In the Levant, following the flourishing of the Natufian during a warm wet climatic phase, the final cold spell of the last ice age made the region cold and dry, leading to a return to a more mobile lifestyle. As the climate improved about 12,000 years ago people began to settle down again, cultivating wild cereals and storing their harvests in communal granaries, and beginning to manage wild goats.

These changes in human behaviour and the first steps to the new economy led to major developments in social structures. Archaeological excavations in Jordan show the appearance of increasing numbers of large stone built settlements across the country. As time goes on, these settlements increasingly contain special buildings which seem to reflect a new style of religious behaviour. The reliance on domesticated plants and animals develops more slowly. As people became more settled material culture no longer had to be portable, and there was an explosion in all sorts of artefacts, from everyday tools to art and ritual objects. An important technical invention in Jordan was the production of lime to make plaster and mortar, used for building and for ritual purposes, such as the creation of plaster statues. Pottery was adopted a little later in Jordan, although in many ways it is less advanced than the manufacture of lime plaster.

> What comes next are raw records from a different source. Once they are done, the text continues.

--- src/rtl/bmhq_pkg.sv ---
// Shared constants for the binary max heap queue.
// No dependencies; used by the top level and the testbench.
package bmhq_pkg;

  localparam int DATA_W       = 32;
  localparam int STATUS_W     = 2;
  localparam int COUNT_W      = 4;
  localparam int CAPACITY_DEF = 8;

  localparam logic OP_INSERT  = 1'b0;
  localparam logic OP_EXTRACT = 1'b1;

  localparam logic [STATUS_W-1:0] STAT_OK    = 2'd0;
  localparam logic [STATUS_W-1:0] STAT_FULL  = 2'd1;
  localparam logic [STATUS_W-1:0] STAT_EMPTY = 2'd2;

endpackage

--- src/rtl/bmhq_ram.sv ---
// Generic single write port, single read port RAM with registered read data.
// No dependencies.
module bmhq_ram #(
  parameter int WIDTH = 32,
  parameter int DEPTH = 8
) (
  input  logic                     clk,
  input  logic                     we,
  input  logic [$clog2(DEPTH)-1:0] waddr,
  input  logic [WIDTH-1:0]         wdata,
  input  logic [$clog2(DEPTH)-1:0] raddr,
  output logic [WIDTH-1:0]         rdata
);

  logic [WIDTH-1:0] mem [DEPTH];
  logic [WIDTH-1:0] rdata_r;

  always_ff @(posedge clk) begin
    if (we) begin
      mem[waddr] <= wdata;
    end
    rdata_r <= mem[raddr];
  end

  assign rdata = rdata_r;

endmodule

--- src/rtl/binary_max_heap_queue.sv ---
// Binary max heap priority queue: sequencer, shared signed comparator, heap RAM.
// Depends on bmhq_pkg and bmhq_ram.
//
//   channel | direction | handshake            | word
//   in      | input     | in_valid / in_ready   | in_operation, in_value
//   out     | output    | out_valid / out_ready | out_result_value, out_status, out_count
//
// One word at a time. Insert compares against each parent in turn (at most log2 CAPACITY of them).
// Extract: reads the root, then the last entry, then one or two children per level (one RAM read per child).
// Refused words go straight to the final state. Reads are serialized by the single RAM read port.
// Reset empties the heap at once; RAM contents are left as they are.
// A result waiting on out_ready holds the sequencer in its final state.
module binary_max_heap_queue #(
  parameter int CAPACITY = bmhq_pkg::CAPACITY_DEF
) (
  input  logic                              clk,
  input  logic                              rst_n,
  input  logic                              in_valid,
  output logic                              in_ready,
  input  logic                              in_operation,
  input  logic signed [bmhq_pkg::DATA_W-1:0] in_value,
  output logic                              out_valid,
  input  logic                              out_ready,
  output logic signed [bmhq_pkg::DATA_W-1:0] out_result_value,
  output logic [bmhq_pkg::STATUS_W-1:0]     out_status,
  output logic [bmhq_pkg::COUNT_W-1:0]      out_count
);

  localparam int AW = $clog2(CAPACITY);
  localparam int CW = $clog2(CAPACITY + 1);
  localparam int EW = AW + 2;
  localparam int DW = bmhq_pkg::DATA_W;

  typedef enum logic [6:0] {
    ST_IDLE    = 7'b0000001,
    ST_UP_CMP  = 7'b0000010,
    ST_DN_ROOT = 7'b0000100,
    ST_DN_LAST = 7'b0001000,
    ST_DN_L    = 7'b0010000,
    ST_DN_R    = 7'b0100000,
    ST_FIN     = 7'b1000000
  } state_t;

  state_t state_r, state_nxt;
  logic [AW-1:0] pos_r, pos_nxt;
  logic [CW-1:0] count_r, count_nxt;
  logic [DW-1:0] val_r, val_nxt;
  logic [DW-1:0] best_r, best_nxt;
  logic best_left_r, best_left_nxt;
  logic [DW-1:0] res_r, res_nxt;
  logic [bmhq_pkg::STATUS_W-1:0] status_r, status_nxt;
  logic wr_flag_r, wr_flag_nxt;
  logic out_valid_r, out_valid_nxt;
  logic [DW-1:0] out_value_r;
  logic [bmhq_pkg::STATUS_W-1:0] out_status_r;
  logic [bmhq_pkg::COUNT_W-1:0] out_count_r;
  logic out_load;

  logic ram_we;
  logic [AW-1:0] ram_waddr, ram_raddr;
  logic [DW-1:0] ram_wdata, ram_rdata;

  logic [DW-1:0] cmp_a, cmp_b;
  logic lt;
  logic [AW-1:0] up_src, up_par, up_gpar;
  logic [AW:0] dn_lc, dn_rc, desc_lc;
  logic [AW-1:0] desc_pos;
  logic desc_has, rc_has, fin_go;

  bmhq_ram #(
    .WIDTH(DW),
    .DEPTH(CAPACITY)
  ) u_ram (
    .clk  (clk),
    .we   (ram_we),
    .waddr(ram_waddr),
    .wdata(ram_wdata),
    .raddr(ram_raddr),
    .rdata(ram_rdata)
  );

  always_comb begin
    case (state_r)
      ST_UP_CMP: begin
        cmp_a = ram_rdata;
        cmp_b = val_r;
      end
      ST_DN_L: begin
        cmp_a = val_r;
        cmp_b = ram_rdata;
      end
      ST_DN_R: begin
        cmp_a = best_r;
        cmp_b = ram_rdata;
      end
      default: begin
        cmp_a = val_r;
        cmp_b = ram_rdata;
      end
    endcase
  end

  assign lt = $signed(cmp_a) < $signed(cmp_b);

  assign up_src  = (state_r == ST_IDLE) ? count_r[AW-1:0] : pos_r;
  assign up_par  = AW'((up_src - AW'(1)) >> 1);
  assign up_gpar = AW'((up_par - AW'(1)) >> 1);

  assign dn_lc  = {pos_r, 1'b1};
  assign dn_rc  = dn_lc + (AW+1)'(1);
  assign rc_has = EW'(dn_rc) < EW'(count_r);

  always_comb begin
    case (state_r)
      ST_DN_L: desc_pos = dn_lc[AW-1:0];
      ST_DN_R: desc_pos = lt ? dn_rc[AW-1:0] : dn_lc[AW-1:0];
      default: desc_pos = '0;
    endcase
  end

  assign desc_lc  = {desc_pos, 1'b1};
  assign desc_has = EW'(desc_lc) < EW'(count_r);
  assign fin_go   = !out_valid_r || out_ready;

  always_comb begin
    state_nxt     = state_r;
    pos_nxt       = pos_r;
    count_nxt     = count_r;
    val_nxt       = val_r;
    best_nxt      = best_r;
    best_left_nxt = best_left_r;
    res_nxt       = res_r;
    status_nxt    = status_r;
    wr_flag_nxt   = wr_flag_r;
    ram_we        = 1'b0;
    ram_waddr     = pos_r;
    ram_wdata     = ram_rdata;
    ram_raddr     = '0;
    out_load      = 1'b0;
    case (state_r)
      ST_IDLE: begin
        if (in_valid) begin
          res_nxt     = '0;
          status_nxt  = bmhq_pkg::STAT_OK;
          wr_flag_nxt = 1'b0;
          val_nxt     = in_value;
          if (in_operation == bmhq_pkg::OP_INSERT) begin
            if (count_r == CW'(CAPACITY)) begin
              status_nxt = bmhq_pkg::STAT_FULL;
              state_nxt  = ST_FIN;
            end else begin
              count_nxt = count_r + CW'(1);
              pos_nxt   = count_r[AW-1:0];
              if (count_r == '0) begin
                wr_flag_nxt = 1'b1;
                state_nxt   = ST_FIN;
              end else begin
                ram_raddr = up_par;
                state_nxt = ST_UP_CMP;
              end
            end
          end else begin
            if (count_r == '0) begin
              status_nxt = bmhq_pkg::STAT_EMPTY;
              state_nxt  = ST_FIN;
            end else begin
              count_nxt = count_r - CW'(1);
              ram_raddr = '0;
              state_nxt = ST_DN_ROOT;
            end
          end
        end
      end
      ST_UP_CMP: begin
        if (lt) begin
          ram_we    = 1'b1;
          ram_wdata = ram_rdata;
          pos_nxt   = up_par;
          if (up_par == '0) begin
            wr_flag_nxt = 1'b1;
            state_nxt   = ST_FIN;
          end else begin
            ram_raddr = up_gpar;
          end
        end else begin
          wr_flag_nxt = 1'b1;
          state_nxt   = ST_FIN;
        end
      end
      ST_DN_ROOT: begin
        res_nxt   = ram_rdata;
        ram_raddr = count_r[AW-1:0];
        state_nxt = ST_DN_LAST;
      end
      ST_DN_LAST: begin
        val_nxt = ram_rdata;
        pos_nxt = '0;
        if (count_r == '0) begin
          state_nxt = ST_FIN;
        end else if (desc_has) begin
          ram_raddr = desc_lc[AW-1:0];
          state_nxt = ST_DN_L;
        end else begin
          wr_flag_nxt = 1'b1;
          state_nxt   = ST_FIN;
        end
      end
      ST_DN_L: begin
        best_nxt      = lt ? ram_rdata : val_r;
        best_left_nxt = lt;
        if (rc_has) begin
          ram_raddr = dn_rc[AW-1:0];
          state_nxt = ST_DN_R;
        end else if (lt) begin
          ram_we    = 1'b1;
          ram_wdata = ram_rdata;
          pos_nxt   = desc_pos;
          if (desc_has) begin
            ram_raddr = desc_lc[AW-1:0];
          end else begin
            wr_flag_nxt = 1'b1;
            state_nxt   = ST_FIN;
          end
        end else begin
          wr_flag_nxt = 1'b1;
          state_nxt   = ST_FIN;
        end
      end
      ST_DN_R: begin
        if (lt || best_left_r) begin
          ram_we    = 1'b1;
          ram_wdata = lt ? ram_rdata : best_r;
          pos_nxt   = desc_pos;
          if (desc_has) begin
            ram_raddr = desc_lc[AW-1:0];
            state_nxt = ST_DN_L;
          end else begin
            wr_flag_nxt = 1'b1;
            state_nxt   = ST_FIN;
          end
        end else begin
          wr_flag_nxt = 1'b1;
          state_nxt   = ST_FIN;
        end
      end
      ST_FIN: begin
        if (fin_go) begin
          ram_we    = wr_flag_r;
          ram_wdata = val_r;
          out_load  = 1'b1;
          state_nxt = ST_IDLE;
        end
      end
      default: begin
        state_nxt = ST_IDLE;
      end
    endcase
  end

  always_comb begin
    out_valid_nxt = out_valid_r;
    if (out_load) begin
      out_valid_nxt = 1'b1;
    end else if (out_ready) begin
      out_valid_nxt = 1'b0;
    end
  end

  always_ff @(posedge clk) begin
    if (!rst_n) begin
      state_r     <= ST_IDLE;
      count_r     <= '0;
      out_valid_r <= 1'b0;
    end else begin
      state_r     <= state_nxt;
      count_r     <= count_nxt;
      out_valid_r <= out_valid_nxt;
    end
  end

  always_ff @(posedge clk) begin
    pos_r       <= pos_nxt;
    val_r       <= val_nxt;
    best_r      <= best_nxt;
    best_left_r <= best_left_nxt;
    res_r       <= res_nxt;
    status_r    <= status_nxt;
    wr_flag_r   <= wr_flag_nxt;
    if (out_load) begin
      out_value_r  <= res_r;
      out_status_r <= status_r;
      out_count_r  <= bmhq_pkg::COUNT_W'(count_r);
    end
  end

  assign in_ready         = (state_r == ST_IDLE);
  assign out_valid        = out_valid_r;
  assign out_result_value = out_value_r;
  assign out_status       = out_status_r;
  assign out_count        = out_count_r;

  assert property (@(posedge clk) disable iff (!rst_n)
    count_r <= CW'(CAPACITY))
    else $error("heap count beyond capacity");

  assert property (@(posedge clk) disable iff (!rst_n)
    (state_r == ST_FIN && wr_flag_r) |-> (EW'(pos_r) < EW'(count_r)))
    else $error("final write outside the live heap");

  assert property (@(posedge clk) disable iff (!rst_n)
    (state_r == ST_UP_CMP) |-> (pos_r != '0))
    else $error("sift up compare at the root");

  assert property (@(posedge clk) disable iff (!rst_n)
    (in_valid && in_ready && in_operation == bmhq_pkg::OP_INSERT &&
     count_r == CW'(CAPACITY))
    |=> (state_r == ST_FIN && status_r == bmhq_pkg::STAT_FULL &&
         count_r == $past(count_r)))
    else $error("full insert not refused");

endmodule

--- config.mk ---
export PLATFORM = sky130hd
export DESIGN_NAME = binary_max_heap_queue
export DESIGN_NICKNAME = d
export VERILOG_FILES = /design/src/rtl/bmhq_pkg.sv /design/src/rtl/bmhq_ram.sv /design/src/rtl/binary_max_heap_queue.sv
export SDC_FILE = /design/constraint.sdc
export NUM_CORES = 1
export LEC_CHECK = 0
export ABC_CLOCK_PERIOD_IN_PS = 10260
export BUFFER_PORTS_ARGS = -buffer_cell sky130_fd_sc_hd__buf_2
export CAP_MARGIN = 20
export CORE_ASPECT_RATIO = 1.5
export CORE_MARGIN = 4
export CORE_UTILIZATION = 50
export DETAILED_ROUTE_END_ITERATION = 8
export PLACE_DENSITY = 0.67
export SLEW_MARGIN = 30
export SYNTH_ARGS = -nofsm -noshare
export SYNTH_HDL_FRONTEND = slang
export SYNTH_SLANG_ARGS = --single-unit
--- constraint.sdc ---
create_clock -name clk -period 10.26 [get_ports clk]
set_input_delay 0 -clock clk [delete_from_list [all_inputs] [get_ports clk]]
set_output_delay 0 -clock clk [all_outputs]
set_load 0.01 [all_outputs]
==> results of run 1 <==
Yosys cell counts (2+ instances only):
cell	number
a2111oi_0	2
o21ai_1	27
nand3b_1	2
a221oi_1	64
o21a_1	3
nor3b_1	5
a211o_1	27
nor2b_1	4
nand2b_1	35
mux2_2	63
buf_2	17
buf_6	4
nor3_1	13
nand3_1	7
a221o_1	2
nor4_1	3
or3_1	2
xor2_1	3
and3b_1	3
clkbuf_1	66
and3_1	6
a22oi_1	33
a21o_1	9
dfxtp_1	44
inv_1	13
and2_1	36
a32o_1	2
a32oi_1	2
edfxtp_1	397
o22ai_1	32
o21ai_2	2
nor2_1	95
nand4_1	8
a21oi_1	94
o32ai_1	2
o21ai_0	40
ha_1	40
o31ai_1	31
buf_4	3
xnor2_1	6
a31o_1	2
mux2i_1	65
buf_1	15
a211oi_1	5
nand2_1	190
worst max-delay path, cell delays in order (launching register included):
cell and delay, ns:
dfxtp_2 0.31, buf_4 0.55, nor2b_1 0.29, nor3b_2 0.70, buf_4 0.53, mux2i_1 0.15
ha_1 0.34, nand4_1 0.18, or4_1 0.58, a2111oi_0 0.31, o21ai_1 0.19, o21ai_4 0.09
buf_4 0.39, inv_4 0.19, o21ai_2 0.36, a21boi_1 0.19, inv_1 0.11, ha_1 0.22
o21ai_0 0.15, nand2b_1 0.13, a32oi_1 0.21, o21a_1 0.23, a21o_2 0.78, buf_4 0.35
a221oi_1 0.10, a211o_1 0.28, o21ai_0 0.08
cells by family after synthesis:
family | synth area share
DFF | 0.647
and+or+nand+nor | 0.0954
AOI/OAI and AO/OA | 0.133
muxes | 0.0687
buffers and inverters | 0.0260
adders and majority gates | 0.0263
xor gates and xnor gates | 0.00398
flip-flops by register name (all words and copies together), names as in the netlist:
signal            count
best_r               32
wr_flag_r             1
u_ram.mem           256
u_ram.rdata          32
out_result_value     32
best_left_r           1
state_r               7
status_r              2
out_status            2
count_r               4
out_valid             1
out_count             4
val_r                32
res_r                32
pos_r                 3
where the power goes:
group          switching, mW  internal (mW)  leakage [nW]
Clock                  0.654          0.897         0.664
Sequential             0.209           2.34          3.99
Combinational          0.972          0.598          3.31
Total                   1.84           3.83          7.97
routing by layer:
layer  GRT usage  vias to the layer above
li1            -                     6064
met1       0.284                     6325
met2       0.365                      428
met3      0.0320                       93
met4      0.0678                        0
met5           0                        -
worst max-delay path by stage:
| stage | from | endpoint | slack (ns) | cells past startpoint |
|---|---|---|---|---|
| CTS | state_r[1] | u_ram.rdata[1] | 2.13 | 26 |
| detailed placement | state_r[1] | u_ram.rdata[1] | 2.19 | 26 |
| finish | state_r[1] | u_ram.rdata[1] | 2.11 | 26 |
| global route | state_r[1] | u_ram.rdata[1] | 1.55 | 26 |
| global placement | state_r[1] | u_ram.rdata[6] | 2.41 | 26 |
| floorplan | state_r[6] | u_ram.mem[0][0] | 3.96 | 15 |
area by class of cell:
class / instances / area [um2]
Tap cell: 500 / 626
Clock inverter: 21 / 300
Sequential cell: 441 / 12800
Clock buffer: 51 / 1060
Fill cell: 3145 / 16800
Timing Repair Buffer: 142 / 1020
Multi-Input combinational cell: 981 / 6560
Inverter: 15 / 58.8
repair_timing:
action / CTS / global route
endpoints found under the hold margin: 47 / 0
hold buffers: 37 / 0
setup endpoints to repair: 0 / 0
through the flow:
stage / hold WS (ns) / cell area [um2] / utilization / instances
2_1_floorplan: 0.126 / 19800 / - / 1542
3_5_place_dp: 0.277 / 20700 / 0.527 / 2040
6_report: 0.256 / 22400 / 0.572 / 2151
3_3_place_gp: 0.272 / 20700 / 0.527 / 2040
5_1_grt: 0.278 / 22400 / 0.572 / 2151
4_1_cts: 0.236 / 22400 / 0.571 / 2149
==> metrics.md, run 1 <==
| Metric | Value |
|---|---|
| Detailed-route wire length per cell | `21.9 um` |
| I/O Buffers | `76` |
| Hold path endpoint | `val_r[21]` |
| Worst skew pair latency | `0.55 ns` |
| Final period util | `0.794` |
| Number of synthesized flops with an enable pin | `397` |
| First-pass GRT wire length | `72.3 mm` |
| Gate count after technology mapping | `1542` |
| #FFs+latches synth | `441` |
| Worst Min Path Start | `in_value[21]` |
| Commonest cells after routing, fill and taps aside | `edfxtp_1 (397), nand2_1 (189), a21oi_1 (94), nor2_1 (92), buf_2 (76)` |
| Initial core utilization | `0.505` |
| Kind of critical path | `flip-flop to flip-flop` |
| Most used DFF post-synth | `edfxtp_1` |
| Startpoint types | `flip-flop` |
| Max Slew Vio Count | `0` |
| Post-DP HPWL | `28.2 mm` |
| Reg-to-reg endpoint | `u_ram.rdata[1]` |
| Reg clk slew, reported paths | `0.07 ns` |
| Final Setup Violations | `0` |
| H-Tree Level Count | `2` |
| Largest net degree at the start of global routing | `108` |
| Hold path cells | `4` |
| Synth unique cells | `63` |
| Worst VDD drop | `0.185 mV` |
| DRT met1 WL | `19.6 mm` |
| Total Wirelength | `47.1 mm` |
| DR pass1 iterations | `5` |
| Core Footprint | `0.0392 mm2` |
| Die width | `170 um` |
| Antenna viol nets, final | `0` |
| Post-Syn Area | `0.0198 mm2` |
| Slew HR | `0.361` |
| Setup ws final | `2.11 ns` |
| Leading area contributor after synthesis | `edfxtp_1` |
| Worst-case clock buffer depth | `3` |
| Area share of the largest cell type after synthesis | `0.602` |
| Top sig layer | `met4` |
| Yosys warnings | `0` |
| Setup Skew | `0.0137 ns` |
| P_leak | `7.97 nW` |
| Core Rows | `89` |
| Grt ovf | `0` |
| Clock buffer count from CTS | `40` |
| Hold Vio Cnt, Final | `0` |
| Tightest Hold Check Type | `input pin to flip-flop` |
| Met3 routed WL | `2.63 mm` |
| Worst EP arrival | `8.61 ns` |
| Reg2reg start | `state_r[1]` |
| Die H | `252 um` |
| Post-CTS Setup Inserts | `0` |
| Post-synth ARST share | `0` |
| Post-Synthesis Mean Instance Area | `12.8 um2` |
| Outcome | `complete, no violations` |
| Setup TNS | `0 ns` |
| MaxCap Viol Count | `0` |
| All-Layer GR Usage | `0.214` |
| Initial DRC count | `1154` |
| Ports | `77` |
| Total chip power | `5.67 mW` |
| CTS sink count | `441` |
| Crit. End Element | `flip-flop` |
| RSZ-0062 raised after global routing | `no` |
| Seq/Total Area, Yosys | `0.647` |
| CTS root buf | `clkbuf_16` |
| GP Congestion | `0.888` |
| DR vias | `12900` |
| Vias in the first global route | `12700` |
| DIE AREA | `0.0429 mm2` |
| Initial antenna violation count | `0` |
| Mapped Nets | `1620` |
| DRC | `0` |
| Min cycle time layout | `8.15 ns` |
| Layout area overhead | `13.3%` |
| Power per cell area | `253 mW/mm2` |
| Pre-CTS worst setup slack | `2.19 ns` |
| Ratio of cells with drive above 1 in the final layout | `0.154` |
| Nets | `1699` |
| R2r setup slk | `2.11 ns` |
| Area contributors post-synth | `edfxtp_1 (60%), dfxtp_1 (4.5%), nand2_1 (3.6%)` |
| CTS-repair resized insts | `0` |
| Slew @ Worst Pin | `0.959 ns` |
| Worst R2R Path Depth | `26` |
| CTS tree | `built` |
| CP required | `10.72 ns` |
| Drt via density | `6.00` |
| Antenna diodes | `0` |
| Most common cell after layout, fill and taps aside | `edfxtp_1` |
| CP max FO | `69` |
| Met2 wire length | `23.5 mm` |
| Fmax | `123 MHz` |
No activity file was read; power rests on OpenSTA's default activity.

Keeping the new, densely populated, settlements together seems to have required the development of more formal religions, and the changing relationship with the world, where humans were increasingly changing and controlling their landscape, led to new world views and beliefs. These early farming communities laid the basis for the subsequent development of major human achievements, including the introduction of metal tools, the rise of urban civilization and the invention of writing.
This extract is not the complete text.